Le nostre esistenze sono ricche di eventi più o meno significativi ma siamo noi a dare ordine, importanza e significato a ciò che ci accade quotidianamente. Per poter agire coscientemente e fare le giuste scelte abbiamo bisogno di conoscere la verità, su noi stessi, sul mondo che ci circonda, sugli altri. La prima delle due considerazioni appena esposte si verifica comunque, la seconda invece (che ha il potere di dare un senso e un significato vero e originale al nostro agire) quasi mai.

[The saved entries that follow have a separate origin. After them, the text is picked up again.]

===== src/hw/rtl/sbrfr_parser.sv =====
// Frame parser: receiver state, frame store and the per-beat result logic.
module sbrfr_parser #(
	parameter int MAX_FRAME = 8
) (
	input  logic                           clk,
	input  logic                           arst_n,
	input  sbrfr_pkg::step_ctl_t           ctl,
	input  sbrfr_pkg::item_t               item,
	input  logic [sbrfr_pkg::TICK_W-1:0]   timeout_ticks,
	output logic                           hit,
	output sbrfr_pkg::result_t             res
);

	localparam int POS_W = $clog2(MAX_FRAME + 1);
	localparam int IDX_W = $clog2(MAX_FRAME);
	localparam logic [POS_W-1:0] POS_MAX = POS_W'(MAX_FRAME);
	localparam logic [7:0] LEN_MAX = 8'(MAX_FRAME - 1);

	sbrfr_pkg::rx_state_t state_q, state_d;
	logic [POS_W-1:0]  pos_q, pos_d, pn;
	logic [7:0]        sum_q, sum_d;
	logic [7:0]        dl_q, dl_d;
	logic [7:0]        want_id_q, want_id_d;
	logic [7:0]        want_cmd_q, want_cmd_d;
	logic [sbrfr_pkg::TICK_W-1:0] idle_q, idle_d, idle_nx;
	logic [7:0]        store_q [MAX_FRAME];
	logic              store_we;
	logic              bad;
	logic [8:0]        dl_plus1, pn_ext;
	logic [7:0]        pb [sbrfr_pkg::NPARAM];
	logic [7:0]        d;

	assign d        = item.rx_byte;
	assign pn       = pos_q + POS_W'(1);
	assign pn_ext   = 9'(pn);
	assign dl_plus1 = {1'b0, dl_q} + 9'd1;
	assign idle_nx  = (idle_q != '1) ? idle_q + sbrfr_pkg::TICK_W'(1) : idle_q;

	// Parameter bytes of a finished frame; positions past the frame's payload or past the store read zero.
	for (genvar k = 0; k < sbrfr_pkg::NPARAM; k++) begin : g_param
		if (sbrfr_pkg::FIRST_PARAM + k < MAX_FRAME) begin : g_in
			assign pb[k] = (8'(sbrfr_pkg::FIRST_PARAM + k) < dl_q) ?
				store_q[sbrfr_pkg::FIRST_PARAM + k] : 8'h00;
		end else begin : g_out
			assign pb[k] = 8'h00;
		end
	end

	always_comb begin
		state_d    = state_q;
		pos_d      = pos_q;
		sum_d      = sum_q;
		dl_d       = dl_q;
		want_id_d  = want_id_q;
		want_cmd_d = want_cmd_q;
		idle_d     = idle_q;
		store_we   = 1'b0;
		bad        = 1'b0;
		hit        = 1'b0;
		res        = '0;
		if (ctl.valid) begin
			unique case (item.cmd)
				sbrfr_pkg::CMD_ARM: begin
					want_id_d  = item.expected_id;
					want_cmd_d = item.expected_command;
					state_d    = sbrfr_pkg::ST_HDR0;
					idle_d     = '0;
					pos_d      = '0;
					sum_d      = '0;
				end
				sbrfr_pkg::CMD_BYTE: begin
					if (state_q != sbrfr_pkg::ST_IDLE) begin
						idle_d = '0;
					end
					unique case (state_q)
						sbrfr_pkg::ST_IDLE: begin
						end
						sbrfr_pkg::ST_HDR0: begin
							state_d = (d == sbrfr_pkg::HDR_BYTE) ?
								sbrfr_pkg::ST_HDR1 : sbrfr_pkg::ST_HDR0;
							pos_d = '0;
							sum_d = '0;
						end
						sbrfr_pkg::ST_HDR1: begin
							state_d = (d == sbrfr_pkg::HDR_BYTE) ?
								sbrfr_pkg::ST_BODY : sbrfr_pkg::ST_HDR0;
							pos_d = '0;
							sum_d = '0;
						end
						sbrfr_pkg::ST_BODY: begin
							if (pos_q >= POS_MAX) begin
								bad = 1'b1;
							end else begin
								store_we = 1'b1;
								pos_d    = pn;
								priority if (pn == POS_W'(1)) begin
									bad = (d != want_id_q);
								end else if (pn == POS_W'(2)) begin
									bad  = (d <= sbrfr_pkg::MIN_LEN_EXCL) || (d > LEN_MAX);
									dl_d = d;
								end else if (pn == POS_W'(3)) begin
									bad = (d != want_cmd_q);
								end else if (pn_ext == dl_plus1) begin
									if (d == sum_q) begin
										hit              = 1'b1;
										res.status       = sbrfr_pkg::STATUS_OK;
										res.frame_length = sbrfr_pkg::LEN_W'(pn);
										res.param_byte0  = pb[0];
										res.param_byte1  = pb[1];
										res.param_byte2  = pb[2];
										res.param_byte3  = pb[3];
										state_d          = sbrfr_pkg::ST_IDLE;
										pos_d            = '0;
										sum_d            = '0;
									end else begin
										bad = 1'b1;
									end
								end else if (pn_ext > dl_plus1) begin
									bad = 1'b1;
								end else begin
								end
								if (!hit && !bad) begin
									sum_d = sum_q + d;
								end
							end
							if (bad) begin
								state_d = sbrfr_pkg::ST_HDR0;
								pos_d   = '0;
								sum_d   = '0;
							end
						end
						default: begin
						end
					endcase
				end
				sbrfr_pkg::CMD_TICK: begin
					if (state_q != sbrfr_pkg::ST_IDLE) begin
						idle_d = idle_nx;
						if (idle_nx >= timeout_ticks) begin
							hit        = 1'b1;
							res.status = sbrfr_pkg::STATUS_TIMEOUT;
							state_d    = sbrfr_pkg::ST_IDLE;
							idle_d     = '0;
							pos_d      = '0;
							sum_d      = '0;
						end
					end
				end
				default: begin
				end
			endcase
		end
	end

	always_ff @(posedge clk or negedge arst_n) begin
		if (!arst_n) begin
			state_q    <= sbrfr_pkg::ST_IDLE;
			pos_q      <= '0;
			sum_q      <= '0;
			dl_q       <= '0;
			want_id_q  <= '0;
			want_cmd_q <= '0;
			idle_q     <= '0;
		end else if (ctl.step) begin
			state_q    <= state_d;
			pos_q      <= pos_d;
			sum_q      <= sum_d;
			dl_q       <= dl_d;
			want_id_q  <= want_id_d;
			want_cmd_q <= want_cmd_d;
			idle_q     <= idle_d;
		end
	end

	// Store holds the body bytes of the frame, id through checksum; an entry is always written before it is read.
	always_ff @(posedge clk) begin
		if (ctl.step && store_we) begin
			store_q[pos_q[IDX_W-1:0]] <= d;
		end
	end

endmodule
### config.mk
export PLATFORM = sky130hd
export DESIGN_NAME = ordered_list_stack_engine_flat
export DESIGN_NICKNAME = d
export VERILOG_FILES = /design/src/rtl/core/olse_pkg.sv /design/src/rtl/core/olse_req_if.sv /design/src/rtl/core/olse_rsp_if.sv /design/src/rtl/core/olse_ctrl.sv /design/src/rtl/core/olse_dpath.sv /design/src/rtl/core/ordered_list_stack_engine.sv /design/src/flat_wrapper.sv
export SDC_FILE = /design/constraint.sdc
export NUM_CORES = 2
export LEC_CHECK = 0
export ABC_CLOCK_PERIOD_IN_PS = 6700
export BUFFER_PORTS_ARGS = -buffer_cell sky130_fd_sc_hd__buf_2
export CAP_MARGIN = 20
export CORE_MARGIN = 5
export CORE_UTILIZATION = 50
export CTS_CLUSTER_SIZE = 30
export DETAILED_ROUTE_END_ITERATION = 12
export PLACE_DENSITY = 0.65
export SLEW_MARGIN = 20
export SYNTH_ARGS = -nofsm -noshare
export SYNTH_HDL_FRONTEND = slang
export SYNTH_HIERARCHICAL = 1
export SYNTH_SLANG_ARGS = --single-unit
### constraint.sdc
create_clock -name clock -period 6.7 [get_ports clock]
set_clock_uncertainty 0.05 [all_clocks]
set_input_delay 0.335 -clock clock [delete_from_list [all_inputs] [get_ports clock]]
set_output_delay 0.335 -clock clock [all_outputs]
set_load 0.02 [all_outputs]
### src/rtl/core/olse_pkg.sv
// Shared types and constants for the ordered list stack engine.
`timescale 1ns / 1ps

package olse_pkg;

   localparam int KIND_W  = 4;
   localparam int POS_W   = 7;
   localparam int VAL_W   = 32;
   localparam int IDX_W   = 7;
   localparam int STAT_W  = 2;

   typedef enum logic [KIND_W-1:0] {
      KIND_PUSH   = 4'd0,
      KIND_POP    = 4'd1,
      KIND_TOP    = 4'd2,
      KIND_SIZE   = 4'd3,
      KIND_CLEAR  = 4'd4,
      KIND_INSERT = 4'd5,
      KIND_DELETE = 4'd6,
      KIND_GET    = 4'd7,
      KIND_LOCATE = 4'd8
   } kind_type;

   typedef enum logic [STAT_W-1:0] {
      STATUS_OK   = 2'd0,
      STATUS_BAD  = 2'd1,
      STATUS_FULL = 2'd2,
      STATUS_MISS = 2'd3
   } status_type;

   typedef enum logic [3:0] {
      ST_IDLE,
      ST_EXEC,
      ST_RD,
      ST_CAP,
      ST_INS_CHK,
      ST_INS_WR,
      ST_DEL_CHK,
      ST_DEL_WR,
      ST_LOC_CHK,
      ST_LOC_CMP,
      ST_DONE
   } state_type;

   typedef enum logic [2:0] {
      PTR_HOLD,
      PTR_LOAD_POS,
      PTR_LOAD_COUNT,
      PTR_LOAD_LAST,
      PTR_LOAD_ZERO,
      PTR_INC,
      PTR_DEC
   } ptr_op_type;

   typedef enum logic [1:0] {
      RD_AT_PTR,
      RD_PTR_MINUS,
      RD_PTR_PLUS
   } rd_sel_type;

   typedef enum logic [1:0] {
      WR_NONE,
      WR_VAL_AT_COUNT,
      WR_VAL_AT_PTR,
      WR_DATA_AT_PTR
   } wr_op_type;

   typedef enum logic [1:0] {
      CNT_HOLD,
      CNT_INC,
      CNT_DEC,
      CNT_CLEAR
   } cnt_op_type;

   typedef struct packed {
      logic       latch;
      ptr_op_type ptr_op;
      rd_sel_type rd_sel;
      wr_op_type  wr_op;
      cnt_op_type cnt_op;
      logic       cap_value;
      logic       set_found;
      logic       set_status;
      status_type status_code;
      logic       emit;
   } cmd_type;

   typedef struct packed {
      logic [KIND_W-1:0] kind;
      logic              full;
      logic              empty;
      logic              pos_gt_count;
      logic              pos_ge_count;
      logic              ptr_eq_pos;
      logic              ptr_at_end;
      logic              next_at_end;
      logic              match;
      logic              rsp_busy;
   } stat_type;

endpackage

### src/rtl/core/olse_req_if.sv
// Request channel interface: valid, ready and the operation payload.
`timescale 1ns / 1ps

interface olse_req_if import olse_pkg::*; ();
   logic                    valid;
   logic                    ready;
   logic [KIND_W-1:0]       kind;
   logic [POS_W-1:0]        position;
   logic signed [VAL_W-1:0] value_in;

   modport source (output valid, kind, position, value_in, input ready);
   modport sink   (input valid, kind, position, value_in, output ready);
endinterface

### src/rtl/core/olse_rsp_if.sv
// Response channel interface: valid, ready and the result payload.
`timescale 1ns / 1ps

interface olse_rsp_if import olse_pkg::*; ();
   logic                    valid;
   logic                    ready;
   logic signed [VAL_W-1:0] value_out;
   logic [IDX_W-1:0]        index_out;
   logic [STAT_W-1:0]       status;

   modport source (output valid, value_out, index_out, status, input ready);
   modport sink   (input valid, value_out, index_out, status, output ready);
endinterface

### src/rtl/core/olse_ctrl.sv
// Controller state machine sequencing each list operation over the datapath.
`timescale 1ns / 1ps

module olse_ctrl import olse_pkg::*; (
   input  logic     clock,
   input  logic     reset,
   input  logic     req_valid,
   output logic     req_ready,
   input  stat_type stat,
   output cmd_type  cmd
);

   state_type state_ff;
   state_type state_in;

   always_ff @(posedge clock) begin
      if (reset) begin
         state_ff <= ST_IDLE;
      end else begin
         state_ff <= state_in;
      end
   end

   always_comb begin
      state_in  = state_ff;
      cmd       = '0;
      req_ready = 1'b0;
      case (state_ff)
         ST_IDLE: begin
            req_ready = !reset;
            if (req_valid && !reset) begin
               cmd.latch = 1'b1;
               state_in  = ST_EXEC;
            end
         end
         ST_EXEC: begin
            state_in = ST_DONE;
            case (stat.kind)
               KIND_PUSH: begin
                  if (stat.full) begin
                     cmd.set_status  = 1'b1;
                     cmd.status_code = STATUS_FULL;
                  end else begin
                     cmd.wr_op  = WR_VAL_AT_COUNT;
                     cmd.cnt_op = CNT_INC;
                  end
               end
               KIND_POP: begin
                  if (stat.empty) begin
                     cmd.set_status  = 1'b1;
                     cmd.status_code = STATUS_BAD;
                  end else begin
                     cmd.ptr_op = PTR_LOAD_LAST;
                     cmd.cnt_op = CNT_DEC;
                     state_in   = ST_RD;
                  end
               end
               KIND_TOP: begin
                  if (stat.empty) begin
                     cmd.set_status  = 1'b1;
                     cmd.status_code = STATUS_BAD;
                  end else begin
                     cmd.ptr_op = PTR_LOAD_LAST;
                     state_in   = ST_RD;
                  end
               end
               KIND_CLEAR: begin
                  cmd.cnt_op = CNT_CLEAR;
               end
               KIND_INSERT: begin
                  if (stat.pos_gt_count) begin
                     cmd.set_status  = 1'b1;
                     cmd.status_code = STATUS_BAD;
                  end else if (stat.full) begin
                     cmd.set_status  = 1'b1;
                     cmd.status_code = STATUS_FULL;
                  end else begin
                     cmd.ptr_op = PTR_LOAD_COUNT;
                     state_in   = ST_INS_CHK;
                  end
               end
               KIND_DELETE, KIND_GET: begin
                  if (stat.pos_ge_count) begin
                     cmd.set_status  = 1'b1;
                     cmd.status_code = STATUS_BAD;
                  end else begin
                     cmd.ptr_op = PTR_LOAD_POS;
                     state_in   = ST_RD;
                  end
               end
               KIND_LOCATE: begin
                  cmd.ptr_op = PTR_LOAD_ZERO;
                  state_in   = ST_LOC_CHK;
               end
               default: begin
                  state_in = ST_DONE;
               end
            endcase
         end
         ST_RD: begin
            cmd.rd_sel = RD_AT_PTR;
            state_in   = ST_CAP;
         end
         ST_CAP: begin
            cmd.cap_value = 1'b1;
            state_in      = (stat.kind == KIND_DELETE) ? ST_DEL_CHK : ST_DONE;
         end
         ST_INS_CHK: begin
            if (stat.ptr_eq_pos) begin
               cmd.wr_op  = WR_VAL_AT_PTR;
               cmd.cnt_op = CNT_INC;
               state_in   = ST_DONE;
            end else begin
               cmd.rd_sel = RD_PTR_MINUS;
               state_in   = ST_INS_WR;
            end
         end
         ST_INS_WR: begin
            cmd.wr_op  = WR_DATA_AT_PTR;
            cmd.ptr_op = PTR_DEC;
            state_in   = ST_INS_CHK;
         end
         ST_DEL_CHK: begin
            if (stat.next_at_end) begin
               cmd.cnt_op = CNT_DEC;
               state_in   = ST_DONE;
            end else begin
               cmd.rd_sel = RD_PTR_PLUS;
               state_in   = ST_DEL_WR;
            end
         end
         ST_DEL_WR: begin
            cmd.wr_op  = WR_DATA_AT_PTR;
            cmd.ptr_op = PTR_INC;
            state_in   = ST_DEL_CHK;
         end
         ST_LOC_CHK: begin
            if (stat.ptr_at_end) begin
               cmd.set_status  = 1'b1;
               cmd.status_code = STATUS_MISS;
               state_in        = ST_DONE;
            end else begin
               cmd.rd_sel = RD_AT_PTR;
               state_in   = ST_LOC_CMP;
            end
         end
         ST_LOC_CMP: begin
            if (stat.match) begin
               cmd.set_found = 1'b1;
               state_in      = ST_DONE;
            end else begin
               cmd.ptr_op = PTR_INC;
               state_in   = ST_LOC_CHK;
            end
         end
         ST_DONE: begin
            if (!stat.rsp_busy) begin
               cmd.emit = 1'b1;
               state_in = ST_IDLE;
            end
         end
         default: begin
            state_in = ST_IDLE;
         end
      endcase
   end

endmodule
$ cat config.mk
export PLATFORM = sky130hd
export DESIGN_NAME = sem_sobel
export DESIGN_NICKNAME = d
export VERILOG_FILES = /design/src/rtl/sem_pkg.sv /design/src/rtl/sem_sobel.sv
export SDC_FILE = /design/constraint.sdc
export NUM_CORES = 1
export LEC_CHECK = 0
export BUFFER_PORTS_ARGS = -buffer_cell sky130_fd_sc_hd__buf_2
export CORE_UTILIZATION = 40
export CTS_CLUSTER_SIZE = 30
export DETAILED_ROUTE_END_ITERATION = 8
export SLEW_MARGIN = 5
export SYNTH_ARGS = -nofsm -noshare
export SYNTH_HDL_FRONTEND = slang
export SYNTH_SLANG_ARGS = --single-unit
$ cat constraint.sdc
create_clock -name clk -period 1 [get_ports clk]
set_clock_uncertainty 0.05 [all_clocks]
set_input_delay 0.15 -clock clk [delete_from_list [all_inputs] [get_ports clk]]
set_output_delay 0.15 -clock clk [all_outputs]
set_load 0.03 [all_outputs]
$ cat src/rtl/sem_pkg.sv
`timescale 1ns / 1ps
// ----------------------------------------------------------------------------
// sem_pkg
// Shared types and constants of the sobel edge map with integral block.
// ----------------------------------------------------------------------------
package sem_pkg;

    localparam int PIX_W      = 8;
    localparam int SIZE_W     = 12;
    localparam int THR_W      = 8;
    localparam int POS_W      = 11;
    localparam int INT_W      = 22;
    localparam int MAX_WIDTH  = 2048;
    localparam int MAX_HEIGHT = 2048;
    localparam int LINE_DEPTH = 2 ** POS_W;
    localparam int GRAD_W     = PIX_W + 4;
    localparam int SUM_W      = PIX_W + 2;
    localparam int CFG_IDX_W  = 2;

    localparam logic [SIZE_W-1:0] WIDTH_RESET  = SIZE_W'(640);
    localparam logic [SIZE_W-1:0] HEIGHT_RESET = SIZE_W'(480);
    localparam logic [THR_W-1:0]  THR_RESET    = THR_W'(64);
    localparam logic [SIZE_W-1:0] SIZE_MIN     = SIZE_W'(3);
    localparam logic [SIZE_W-1:0] WIDTH_MAX    = SIZE_W'(MAX_WIDTH);
    localparam logic [SIZE_W-1:0] HEIGHT_MAX   = SIZE_W'(MAX_HEIGHT);

    typedef enum logic [CFG_IDX_W-1:0] {
        CFG_IMAGE_WIDTH    = 2'd0,
        CFG_IMAGE_HEIGHT   = 2'd1,
        CFG_EDGE_THRESHOLD = 2'd2
    } sem_cfg_idx_t;

    typedef logic [PIX_W-1:0] pix_t;

    // [row: top, mid, bottom][col: left, mid, right]
    typedef logic [2:0][2:0][PIX_W-1:0] win_t;

    typedef struct packed {
        logic             valid;
        logic             interior;
        logic             row_start;
        logic             top_row;
        logic             last;
        logic [POS_W-1:0] col;
        logic [POS_W-1:0] line;
    } sem_ctl_t;

endpackage

$ cat src/rtl/sem_sobel.sv
`timescale 1ns / 1ps
// ----------------------------------------------------------------------------
// sem_sobel
// Sobel gradients over the window, L1 magnitude against the threshold.
// ----------------------------------------------------------------------------
module sem_sobel
    import sem_pkg::*;
(
    input  logic             clk,
    input  logic             rst_n,
    input  logic             adv,
    input  win_t             win,
    input  sem_ctl_t         in_ctl,
    input  logic [THR_W-1:0] thr,
    output sem_ctl_t         out_ctl,
    output logic             edge_bit
);

    sem_ctl_t                  ctl_reg;
    logic                      edge_reg;
    logic                      edge_next;
    logic [SUM_W-1:0]          sum_top;
    logic [SUM_W-1:0]          sum_bot;
    logic [SUM_W-1:0]          sum_left;
    logic [SUM_W-1:0]          sum_right;
    logic signed [GRAD_W-1:0]  gx;
    logic signed [GRAD_W-1:0]  gy;
    logic [GRAD_W-1:0]         abs_gx;
    logic [GRAD_W-1:0]         abs_gy;
    logic [GRAD_W-1:0]         mag;

    function automatic logic [SUM_W-1:0] wsum(input pix_t a, input pix_t b, input pix_t c);
        wsum = {2'b00, a} + {1'b0, b, 1'b0} + {2'b00, c};
    endfunction

    always_comb
    begin
        sum_top   = wsum(win[0][0], win[0][1], win[0][2]);
        sum_bot   = wsum(win[2][0], win[2][1], win[2][2]);
        sum_left  = wsum(win[0][0], win[1][0], win[2][0]);
        sum_right = wsum(win[0][2], win[1][2], win[2][2]);
        gx        = $signed({2'b00, sum_top}) - $signed({2'b00, sum_bot});
        gy        = $signed({2'b00, sum_left}) - $signed({2'b00, sum_right});
        abs_gx    = gx[GRAD_W-1] ? GRAD_W'(-gx) : GRAD_W'(gx);
        abs_gy    = gy[GRAD_W-1] ? GRAD_W'(-gy) : GRAD_W'(gy);
        mag       = abs_gx + abs_gy;
        edge_next = mag > GRAD_W'(thr);
    end

    always_ff @(posedge clk or negedge rst_n)
    begin
        if (!rst_n)
        begin
            ctl_reg <= '0;
        end
        else if (adv)
        begin
            ctl_reg <= in_ctl;
        end
    end

    always_ff @(posedge clk)
    begin
        if (adv)
        begin
            edge_reg <= edge_next;
        end
    end

    assign out_ctl  = ctl_reg;
    assign edge_bit = edge_reg;

endmodule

La verità, infatti, viene costantemente nascosta, offuscata, distorta, trasformata. Quella che ci viene raccontata e inculcata sin dalla nascita, infatti, non è la verità ma un surrogato, una realtà virtuale. Riceviamo dalla famiglia, dalla scuola, dalle istituzioni, dagli amici le “istruzioni” per vivere. Ci viene caldamente consigliato di restare nell’ambito della normalità e seguire quello che “la maggior parte delle persone” fanno. Diplomarsi, laurearsi, sposarsi, comprare casa e auto, andare in vacanza una volta l’anno, al cinema o al ristorante il sabato sera e così via.. Perché?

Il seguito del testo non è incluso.